老王的内鬼身份虽然浮出水面,并提供了指向“强哥”的关键线索,但警方对“强哥”的追查并非一蹴而就。这个左眉带疤、行事谨慎的家伙,如同人间蒸发一般,在茶馆会面后便似乎切断了与老王的所有直接联系,电话号码停用,常用的几个落脚点也人去楼空。警方虽然布下天罗地网,但偌大一个城市,要找一个刻意隐藏的人,并非易事。时间在等待和焦灼中一天天过去,省检验院的最终报告也还需几日才能出炉,龙门药业依然背负着“问题产品”的污名,在舆论和市场的夹缝中喘息。

聂虎深知,不能将所有希望寄托在警方抓捕“强哥”这一条线上。老王的供述揭开了阴谋的一角,但整个栽赃链条上,还有许多未解的谜团:那包神秘的白色粉末究竟是什么?老王只是涂抹在样品包装上,就能导致检测出“双氯芬酸钠”吗?他是如何获得这种专业化学品的?除了仓库保管员老王,在生产、质检、物流等其他环节,是否还存在被渗透的漏洞?尤其是双氯芬酸钠这种化学原料,它的来源,是内部流出,还是外部带入?

带着这些疑问,聂虎再次将目光投向了内部排查。这一次,目标更加明确,范围也进一步缩小。柱子领命,开始了新一轮、更加细致的筛查,重点聚焦在“YL-GF-20231015”这个涉事批次产品的生产周期内,所有可能接触到原料、半成品、乃至最终成品的环节和人。

“原料库是重中之重!”柱子对着手下几个绝对信得过的核心班组长,在车间旁的小会议室里布置任务,“那个批次的药材进出记录、领用单、尤其是可能接触人员的记录,给我一笔一笔对,一个环节一个环节过!特别是那些非生产必须、但有权限进入原料库的人员,比如质检员、设备维修工、甚至清洁工,一个都不能漏!”

“还有,”聂虎补充道,手指在桌面上轻轻敲击,这是他陷入深度思考时的习惯动作,“生产线上,虽然流程自动化程度高,但投料、配料、混合这些关键工序,还是有人工参与和监督。那个时间段,当班的工人、带班长、工艺员,全部重新梳理一遍,看看有没有异常情况,比如谁突然请假、谁情绪不对、谁在非工作时间出现在不该出现的地方。”

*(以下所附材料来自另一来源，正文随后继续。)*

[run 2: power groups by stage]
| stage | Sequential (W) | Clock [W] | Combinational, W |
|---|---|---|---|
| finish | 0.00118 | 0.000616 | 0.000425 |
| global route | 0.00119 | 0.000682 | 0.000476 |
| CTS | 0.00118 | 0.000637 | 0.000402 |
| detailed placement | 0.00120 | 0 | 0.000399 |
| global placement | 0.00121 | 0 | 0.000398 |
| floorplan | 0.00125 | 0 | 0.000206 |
**src/rtl/opd_pkg.sv**
```systemverilog
`default_nettype none

package opd_pkg;

	localparam int MAX_SEGMENTS = 255;
	localparam int SEG_AW       = (MAX_SEGMENTS > 1) ? $clog2(MAX_SEGMENTS) : 1;
	localparam int SCAN_W       = 9;
	localparam int HEADER_BYTES = 23;
	localparam int HDR_IW       = 5;

	// byte positions within the header that follows the capture pattern
	localparam int POS_VERSION  = 0;
	localparam int POS_FLAGS    = 1;
	localparam int POS_GRANULE  = 2;
	localparam int POS_SERIAL   = 10;
	localparam int POS_SEQUENCE = 14;
	localparam int POS_CHECKSUM = 18;
	localparam int POS_COUNT    = 22;

	localparam logic [7:0] CAPTURE [4] = '{8'h4F, 8'h67, 8'h67, 8'h53};

	typedef enum logic [2:0] {
		PH_HUNT,
		PH_HEADER,
		PH_TABLE,
		PH_PAYLOAD,
		PH_SCAN_RD,
		PH_SCAN_CHK
	} phase_t;

	typedef enum logic [1:0] {
		EV_HEADER,
		EV_DONE,
		EV_PAYLOAD,
		EV_BADSIG
	} ev_t;

	typedef enum logic [1:0] {
		SIG_HOLD,
		SIG_ADV,
		SIG_CLR,
		SIG_BAD
	} sig_op_t;

	typedef struct packed {
		logic    take;
		ev_t     ev;
		logic    eos;
		sig_op_t sig_op;
		logic    hdr_wr;
		logic    tbl_wr;
		logic    pay_dec;
		logic    scan_start;
		logic    scan_from_next;
		logic    scan_rd;
		logic    scan_adv;
		logic    scan_hit;
		logic    clear;
	} cmd_t;

	typedef struct packed {
		logic sig_match;
		logic sig_last;
		logic byte_zero;
		logic hdr_last;
		logic tbl_last;
		logic seg_end;
		logic scan_end;
		logic scan_hit;
	} stat_t;

	// last member sits in the lowest bits
	typedef struct packed {
		logic [31:0] bytes_consumed;
		logic [7:0]  segment_count;
		logic [31:0] checksum;
		logic [31:0] sequence_number;
		logic [31:0] serial_number;
		logic [63:0] granule_position;
		logic [7:0]  header_type;
		logic [7:0]  version;
		logic [7:0]  payload_byte;
	} res_t;

endpackage

`default_nettype wire

```
**src/rtl/opd_datapath.sv**
```systemverilog
`default_nettype none

module opd_datapath (
	input  wire              clk,
	input  wire              arst_n,
	input  wire  [7:0]       data_byte,
	input  opd_pkg::cmd_t    cmd,
	output opd_pkg::stat_t   stat,
	output opd_pkg::res_t    res,
	output logic [1:0]       res_ev,
	output logic             res_eos
);
	import opd_pkg::*;

	logic [1:0]        sig_q, sig_d;
	logic [HDR_IW-1:0] hdr_q, hdr_d;
	logic [7:0]        total_q, total_d;
	logic [7:0]        seg_q, seg_d;
	logic [7:0]        rem_q, rem_d;
	logic [SCAN_W-1:0] scan_q, scan_d;
	logic [SCAN_W-1:0] lim;
	logic [7:0]        ver_q, ver_d;
	logic [7:0]        flags_q, flags_d;
	logic [63:0]       gran_q, gran_d;
	logic [31:0]       serial_q, serial_d;
	logic [31:0]       seqn_q, seqn_d;
	logic [31:0]       crc_q, crc_d;
	logic [31:0]       cnt_q, cnt_d;
	logic [7:0]        rdata_q;
	logic [7:0]        seg_mem [MAX_SEGMENTS];

	assign lim = ({1'b0, total_q} < SCAN_W'(MAX_SEGMENTS)) ? {1'b0, total_q}
	                                                       : SCAN_W'(MAX_SEGMENTS);

	always_comb begin
		stat.sig_match = (data_byte == CAPTURE[sig_q]);
		stat.sig_last  = (sig_q == 2'd3);
		stat.byte_zero = (data_byte == 8'd0);
		stat.hdr_last  = (hdr_q == HDR_IW'(HEADER_BYTES - 1));
		stat.tbl_last  = (({1'b0, seg_q} + 9'd1) >= {1'b0, total_q});
		stat.seg_end   = (rem_q <= 8'd1);
		stat.scan_end  = (scan_q >= lim);
		stat.scan_hit  = (rdata_q != 8'd0);
	end

	always_comb begin
		sig_d    = sig_q;
		hdr_d    = hdr_q;
		total_d  = total_q;
		seg_d    = seg_q;
		rem_d    = rem_q;
		scan_d   = scan_q;
		ver_d    = ver_q;
		flags_d  = flags_q;
		gran_d   = gran_q;
		serial_d = serial_q;
		seqn_d   = seqn_q;
		crc_d    = crc_q;
		cnt_d    = cnt_q;

		case (cmd.sig_op)
			SIG_ADV: sig_d = sig_q + 2'd1;
			SIG_CLR: sig_d = 2'd0;
			// a stray 'O' already starts the next pattern
			SIG_BAD: sig_d = (data_byte == CAPTURE[0]) ? 2'd1 : 2'd0;
			default: sig_d = sig_q;
		endcase

		if (cmd.hdr_wr) begin
			hdr_d = stat.hdr_last ? '0 : hdr_q + HDR_IW'(1);
			if (hdr_q == HDR_IW'(POS_VERSION))
				ver_d = data_byte;
			if (hdr_q == HDR_IW'(POS_FLAGS))
				flags_d = data_byte;
			for (int j = 0; j < 8; j++)
				if (hdr_q == HDR_IW'(POS_GRANULE + j))
					gran_d[j*8 +: 8] = data_byte;
			for (int j = 0; j < 4; j++) begin
				if (hdr_q == HDR_IW'(POS_SERIAL + j))
					serial_d[j*8 +: 8] = data_byte;
				if (hdr_q == HDR_IW'(POS_SEQUENCE + j))
					seqn_d[j*8 +: 8] = data_byte;
				if (hdr_q == HDR_IW'(POS_CHECKSUM + j))
					crc_d[j*8 +: 8] = data_byte;
			end
			if (hdr_q == HDR_IW'(POS_COUNT))
				total_d = data_byte;
			if (stat.hdr_last)
				seg_d = '0;
		end

		if (cmd.tbl_wr && !stat.tbl_last)
			seg_d = seg_q + 8'd1;

		if (cmd.scan_hit) begin
			seg_d = scan_q[7:0];
			rem_d = rdata_q;
		end

		if (cmd.pay_dec)
			rem_d = stat.seg_end ? 8'd0 : rem_q - 8'd1;

		if (cmd.scan_start)
			scan_d = cmd.scan_from_next ? {1'b0, seg_q} + SCAN_W'(1) : '0;
		if (cmd.scan_adv)
			scan_d = scan_q + SCAN_W'(1);

		if (cmd.take && (cnt_q != 32'hFFFF_FFFF))
			cnt_d = cnt_q + 32'd1;
	end

	always_ff @(posedge clk or negedge arst_n) begin
		if (!arst_n) begin
			sig_q    <= '0;
			hdr_q    <= '0;
			total_q  <= '0;
			seg_q    <= '0;
			rem_q    <= '0;
			scan_q   <= '0;
			ver_q    <= '0;
			flags_q  <= '0;
			gran_q   <= '0;
			serial_q <= '0;
			seqn_q   <= '0;
			crc_q    <= '0;
			cnt_q    <= '0;
		end else if (cmd.clear) begin
			sig_q    <= '0;
			hdr_q    <= '0;
			total_q  <= '0;
			seg_q    <= '0;
			rem_q    <= '0;
			scan_q   <= '0;
			ver_q    <= '0;
			flags_q  <= '0;
			gran_q   <= '0;
			serial_q <= '0;
			seqn_q   <= '0;
			crc_q    <= '0;
			cnt_q    <= '0;
		end else begin
			sig_q    <= sig_d;
			hdr_q    <= hdr_d;
			total_q  <= total_d;
			seg_q    <= seg_d;
			rem_q    <= rem_d;
			scan_q   <= scan_d;
			ver_q    <= ver_d;
			flags_q  <= flags_d;
			gran_q   <= gran_d;
			serial_q <= serial_d;
			seqn_q   <= seqn_d;
			crc_q    <= crc_d;
			cnt_q    <= cnt_d;
		end
	end

	// segment table store, one write and one registered read port
	always_ff @(posedge clk) begin
		if (cmd.tbl_wr && ({1'b0, seg_q} < SCAN_W'(MAX_SEGMENTS)))
			seg_mem[seg_q[SEG_AW-1:0]] <= data_byte;
		if (cmd.scan_rd)
			rdata_q <= seg_mem[scan_q[SEG_AW-1:0]];
	end

	// result register takes the values before any end-of-data clear
	always_ff @(posedge clk) begin
		if (cmd.take) begin
			res.payload_byte     <= data_byte;
			res.version          <= ver_d;
			res.header_type      <= flags_d;
			res.granule_position <= gran_d;
			res.serial_number    <= serial_d;
			res.sequence_number  <= seqn_d;
			res.checksum         <= crc_d;
			res.segment_count    <= total_d;
			res.bytes_consumed   <= cnt_d;
			res_ev               <= cmd.ev;
			res_eos              <= cmd.eos;
		end
	end

endmodule

`default_nettype wire

```
**src/rtl/opd_ctrl.sv**
```systemverilog
`default_nettype none

module opd_ctrl (
	input  wire             clk,
	input  wire             arst_n,
	input  wire             in_valid,
	input  wire             in_last,
	output logic            in_ready,
	output logic            out_valid,
	input  wire             out_ready,
	input  opd_pkg::stat_t  stat,
	output opd_pkg::cmd_t   cmd
);
	import opd_pkg::*;

	phase_t phase_q, phase_d;
	logic   ovalid_q;
	logic   room;
	logic   fire;

	assign room      = !ovalid_q || out_ready;
	assign out_valid = ovalid_q;

	always_ff @(posedge clk or negedge arst_n) begin
		if (!arst_n) begin
			phase_q  <= PH_HUNT;
			ovalid_q <= 1'b0;
		end else begin
			phase_q <= phase_d;
			if (cmd.take)
				ovalid_q <= 1'b1;
			else if (out_ready)
				ovalid_q <= 1'b0;
		end
	end

	always_comb begin
		phase_d  = phase_q;
		cmd      = '0;
		cmd.ev   = EV_HEADER;
		in_ready = 1'b0;
		fire     = 1'b0;

		case (phase_q)
			PH_HEADER: begin
				in_ready = room;
				fire     = in_valid && room;
				if (fire) begin
					cmd.take   = 1'b1;
					cmd.hdr_wr = 1'b1;
					if (stat.hdr_last) begin
						if (stat.byte_zero) begin
							cmd.ev         = EV_DONE;
							cmd.scan_start = 1'b1;
							phase_d        = PH_SCAN_RD;
						end else begin
							phase_d = PH_TABLE;
						end
					end
				end
			end
			PH_TABLE: begin
				in_ready = room;
				fire     = in_valid && room;
				if (fire) begin
					cmd.take   = 1'b1;
					cmd.tbl_wr = 1'b1;
					if (stat.tbl_last) begin
						cmd.ev         = EV_DONE;
						cmd.scan_start = 1'b1;
						phase_d        = PH_SCAN_RD;
					end
				end
			end
			PH_PAYLOAD: begin
				in_ready = room;
				fire     = in_valid && room;
				if (fire) begin
					cmd.take    = 1'b1;
					cmd.ev      = EV_PAYLOAD;
					cmd.pay_dec = 1'b1;
					if (stat.seg_end) begin
						cmd.eos            = 1'b1;
						cmd.scan_start     = 1'b1;
						cmd.scan_from_next = 1'b1;
						phase_d            = PH_SCAN_RD;
					end
				end
			end
			PH_SCAN_RD: begin
				if (stat.scan_end) begin
					cmd.sig_op = SIG_CLR;
					phase_d    = PH_HUNT;
				end else begin
					cmd.scan_rd = 1'b1;
					phase_d     = PH_SCAN_CHK;
				end
			end
			PH_SCAN_CHK: begin
				if (stat.scan_hit) begin
					cmd.scan_hit = 1'b1;
					phase_d      = PH_PAYLOAD;
				end else begin
					cmd.scan_adv = 1'b1;
					phase_d      = PH_SCAN_RD;
				end
			end
			default: begin
				in_ready = room;
				fire     = in_valid && room;
				if (fire) begin
					cmd.take = 1'b1;
					if (stat.sig_match) begin
						if (stat.sig_last) begin
							cmd.sig_op = SIG_CLR;
							phase_d    = PH_HEADER;
						end else begin
							cmd.sig_op = SIG_ADV;
							phase_d    = PH_HUNT;
						end
					end else begin
						cmd.ev     = EV_BADSIG;
						cmd.sig_op = SIG_BAD;
						phase_d    = PH_HUNT;
					end
				end
			end
		endcase

		// end of buffer: report the byte, then back to the reset state
		if (fire && in_last) begin
			cmd.clear = 1'b1;
			phase_d   = PH_HUNT;
		end
	end

`ifndef NO_ASSERTIONS
	a_no_take_in_scan: assert property (@(posedge clk) disable iff (!arst_n)
		(phase_q == PH_SCAN_RD || phase_q == PH_SCAN_CHK) |-> !cmd.take)
		else $error("byte taken during segment scan");

	a_take_needs_room: assert property (@(posedge clk) disable iff (!arst_n)
		cmd.take |-> (!ovalid_q || out_ready))
		else $error("result register overwritten");

	a_hit_to_payload: assert property (@(posedge clk) disable iff (!arst_n)
		(cmd.scan_hit && !cmd.clear) |=> (phase_q == PH_PAYLOAD))
		else $error("segment found but payload phase not entered");

	a_last_to_hunt: assert property (@(posedge clk) disable iff (!arst_n)
		(fire && in_last) |=> (phase_q == PH_HUNT))
		else $error("end of data did not restart the hunt");

	a_one_datapath_op: assert property (@(posedge clk) disable iff (!arst_n)
		$onehot0({cmd.hdr_wr, cmd.tbl_wr, cmd.pay_dec, cmd.scan_rd,
		          cmd.scan_adv, cmd.scan_hit}))
		else $error("conflicting datapath commands");
`endif

endmodule

`default_nettype wire

```
**src/rtl/ogg_page_deframer.sv**
```systemverilog
// Channel   Direction  Beat contents
// s_axis    in         tdata: data_byte; tlast: end_of_data
// m_axis    out        tdata: page fields and byte count; tuser: event_res;
//                      tlast: end_of_segment
//
// One result per input byte, one byte per cycle while the result register drains.
// After the last byte of a segment, or the end of a page header, a scan of the
// segment table store looks for the next nonzero entry, reading and then checking each
// entry (each store read is registered); no byte is taken meanwhile.
// Reset is asynchronous and leaves the parser hunting for the capture pattern.
// m_axis_tready low holds the result and stalls s_axis once the register is full.
`default_nettype none

module ogg_page_deframer (
	input  wire          clk,
	input  wire          arst_n,
	input  wire          s_axis_tvalid,
	output logic         s_axis_tready,
	input  wire  [7:0]   s_axis_tdata,   // [7:0] data_byte
	input  wire          s_axis_tlast,
	output logic         m_axis_tvalid,
	input  wire          m_axis_tready,
	output logic [223:0] m_axis_tdata,   // [7:0] payload_byte, [15:8] version,
	                                     // [23:16] header_type, [87:24] granule_position,
	                                     // [119:88] serial_number, [151:120] sequence_number,
	                                     // [183:152] checksum, [191:184] segment_count,
	                                     // [223:192] bytes_consumed
	output logic [1:0]   m_axis_tuser,   // [1:0] event_res
	output logic         m_axis_tlast
);
	import opd_pkg::*;

	cmd_t  cmd;
	stat_t stat;
	res_t  res;

	opd_ctrl u_ctrl (
		.clk       (clk),
		.arst_n    (arst_n),
		.in_valid  (s_axis_tvalid),
		.in_last   (s_axis_tlast),
		.in_ready  (s_axis_tready),
		.out_valid (m_axis_tvalid),
		.out_ready (m_axis_tready),
		.stat      (stat),
		.cmd       (cmd)
	);

	opd_datapath u_datapath (
		.clk       (clk),
		.arst_n    (arst_n),
		.data_byte (s_axis_tdata),
		.cmd       (cmd),
		.stat      (stat),
		.res       (res),
		.res_ev    (m_axis_tuser),
		.res_eos   (m_axis_tlast)
	);

	assign m_axis_tdata = res;

endmodule

`default_nettype wire
```
## config.mk

```make
export PLATFORM = sky130hd
export DESIGN_NAME = atl_flow
export DESIGN_NICKNAME = d
export VERILOG_FILES = /design/src/design/atl_flow.sv
export VERILOG_INCLUDE_DIRS = /design/src /design/src/design
export SDC_FILE = /design/constraint.sdc
export NUM_CORES = 1
export LEC_CHECK = 0
export BUFFER_PORTS_ARGS = -buffer_cell sky130_fd_sc_hd__clkbuf_2
export CORE_AREA = 2 2 39 41
export DETAILED_ROUTE_END_ITERATION = 10
export DIE_AREA = 0 0 41 43
export GPL_TIMING_DRIVEN = 0
export SYNTH_ARGS = -nofsm -noshare
export SYNTH_HDL_FRONTEND = slang
export SYNTH_SLANG_ARGS = --single-unit
```

## constraint.sdc

```tcl
create_clock -name clk_i -period 0.9 [get_ports clk_i]
set_input_delay 0.135 -clock clk_i [delete_from_list [all_inputs] [get_ports clk_i]]
set_output_delay 0.135 -clock clk_i [all_outputs]
set_load 0.05 [all_outputs]
```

叶清璇则从人事和行政角度入手,调取了那段时间所有员工的出勤、加班、请假记录,以及门禁、饭卡消费等数据,交叉比对,寻找任何不寻常的模式。她还私下找了一些工作年限长、口碑好的老员工谈心,侧面了解那段时间厂里有没有什么不寻常的议论或者风吹草动。

排查在高压下秘密而高效地进行着。几天下来,又排除了几个可疑点,但关于“双氯芬酸钠”来源的直接线索,依然如石沉大海。原料库的台账清晰,领用手续完备,没有异常损耗。生产线上的人员也基本稳定,未发现明显异常。仿佛那包导致滔天巨祸的白色粉末,是凭空出现,又凭空被老王用在样品上一样。

“难道真是老王从外面搞来的?他一个仓库保管员,哪来的渠道搞到这种原料药?”柱子烦躁地抓着头皮,眼睛里布满血丝。连续多日的高强度工作和精神压力,让这个铁打的汉子也显出了疲态。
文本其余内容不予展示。